● **Available data**
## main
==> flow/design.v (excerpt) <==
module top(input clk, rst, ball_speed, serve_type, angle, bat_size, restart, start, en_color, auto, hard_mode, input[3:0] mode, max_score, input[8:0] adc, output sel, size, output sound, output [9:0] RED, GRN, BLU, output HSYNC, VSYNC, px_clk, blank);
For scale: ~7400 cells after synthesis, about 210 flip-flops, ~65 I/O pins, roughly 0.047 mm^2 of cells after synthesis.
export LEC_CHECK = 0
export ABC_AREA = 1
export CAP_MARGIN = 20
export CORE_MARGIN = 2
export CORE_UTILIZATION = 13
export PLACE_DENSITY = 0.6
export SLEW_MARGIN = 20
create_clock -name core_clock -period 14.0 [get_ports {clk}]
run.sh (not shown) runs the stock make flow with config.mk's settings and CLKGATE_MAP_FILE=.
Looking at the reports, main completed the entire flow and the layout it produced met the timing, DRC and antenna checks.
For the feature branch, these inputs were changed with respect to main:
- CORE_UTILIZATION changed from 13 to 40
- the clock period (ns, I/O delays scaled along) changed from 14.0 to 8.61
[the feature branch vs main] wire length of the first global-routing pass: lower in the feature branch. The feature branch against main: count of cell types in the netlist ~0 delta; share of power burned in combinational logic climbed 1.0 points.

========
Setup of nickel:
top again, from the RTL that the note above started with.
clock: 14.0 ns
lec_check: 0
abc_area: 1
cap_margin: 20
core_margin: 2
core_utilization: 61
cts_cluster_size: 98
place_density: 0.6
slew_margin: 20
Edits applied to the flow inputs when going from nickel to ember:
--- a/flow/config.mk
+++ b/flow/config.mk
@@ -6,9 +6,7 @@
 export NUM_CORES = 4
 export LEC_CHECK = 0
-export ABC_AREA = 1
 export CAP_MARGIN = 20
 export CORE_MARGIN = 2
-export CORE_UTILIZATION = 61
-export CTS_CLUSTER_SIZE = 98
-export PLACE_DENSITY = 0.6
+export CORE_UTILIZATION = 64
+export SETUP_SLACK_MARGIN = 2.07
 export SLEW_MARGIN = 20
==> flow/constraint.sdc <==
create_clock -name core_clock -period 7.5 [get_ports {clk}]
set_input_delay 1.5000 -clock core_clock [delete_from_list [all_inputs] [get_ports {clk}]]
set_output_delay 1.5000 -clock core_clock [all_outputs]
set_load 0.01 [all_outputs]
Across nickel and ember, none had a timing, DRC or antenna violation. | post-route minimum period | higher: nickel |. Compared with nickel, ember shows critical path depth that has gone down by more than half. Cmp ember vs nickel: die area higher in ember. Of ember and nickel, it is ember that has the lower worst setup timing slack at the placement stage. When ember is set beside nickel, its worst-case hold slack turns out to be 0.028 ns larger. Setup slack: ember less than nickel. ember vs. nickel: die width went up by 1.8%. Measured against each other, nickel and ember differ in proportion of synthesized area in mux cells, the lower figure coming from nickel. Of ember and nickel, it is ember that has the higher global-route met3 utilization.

● **Problem description**
Copy out, word for word, only the lines from the one with "core_margin: 2" through the last line of the material above.

● **Output below**
core_margin: 2
core_utilization: 61
cts_cluster_size: 98
place_density: 0.6
slew_margin: 20
Edits applied to the flow inputs when going from nickel to ember:
--- a/flow/config.mk
+++ b/flow/config.mk
@@ -6,9 +6,7 @@
 export NUM_CORES = 4
 export LEC_CHECK = 0
-export ABC_AREA = 1
 export CAP_MARGIN = 20
 export CORE_MARGIN = 2
-export CORE_UTILIZATION = 61
-export CTS_CLUSTER_SIZE = 98
-export PLACE_DENSITY = 0.6
+export CORE_UTILIZATION = 64
+export SETUP_SLACK_MARGIN = 2.07
 export SLEW_MARGIN = 20
==> flow/constraint.sdc <==
create_clock -name core_clock -period 7.5 [get_ports {clk}]
set_input_delay 1.5000 -clock core_clock [delete_from_list [all_inputs] [get_ports {clk}]]
set_output_delay 1.5000 -clock core_clock [all_outputs]
set_load 0.01 [all_outputs]
Across nickel and ember, none had a timing, DRC or antenna violation. | post-route minimum period | higher: nickel |. Compared with nickel, ember shows critical path depth that has gone down by more than half. Cmp ember vs nickel: die area higher in ember. Of ember and nickel, it is ember that has the lower worst setup timing slack at the placement stage. When ember is set beside nickel, its worst-case hold slack turns out to be 0.028 ns larger. Setup slack: ember less than nickel. ember vs. nickel: die width went up by 1.8%. Measured against each other, nickel and ember differ in proportion of synthesized area in mux cells, the lower figure coming from nickel. Of ember and nickel, it is ember that has the higher global-route met3 utilization.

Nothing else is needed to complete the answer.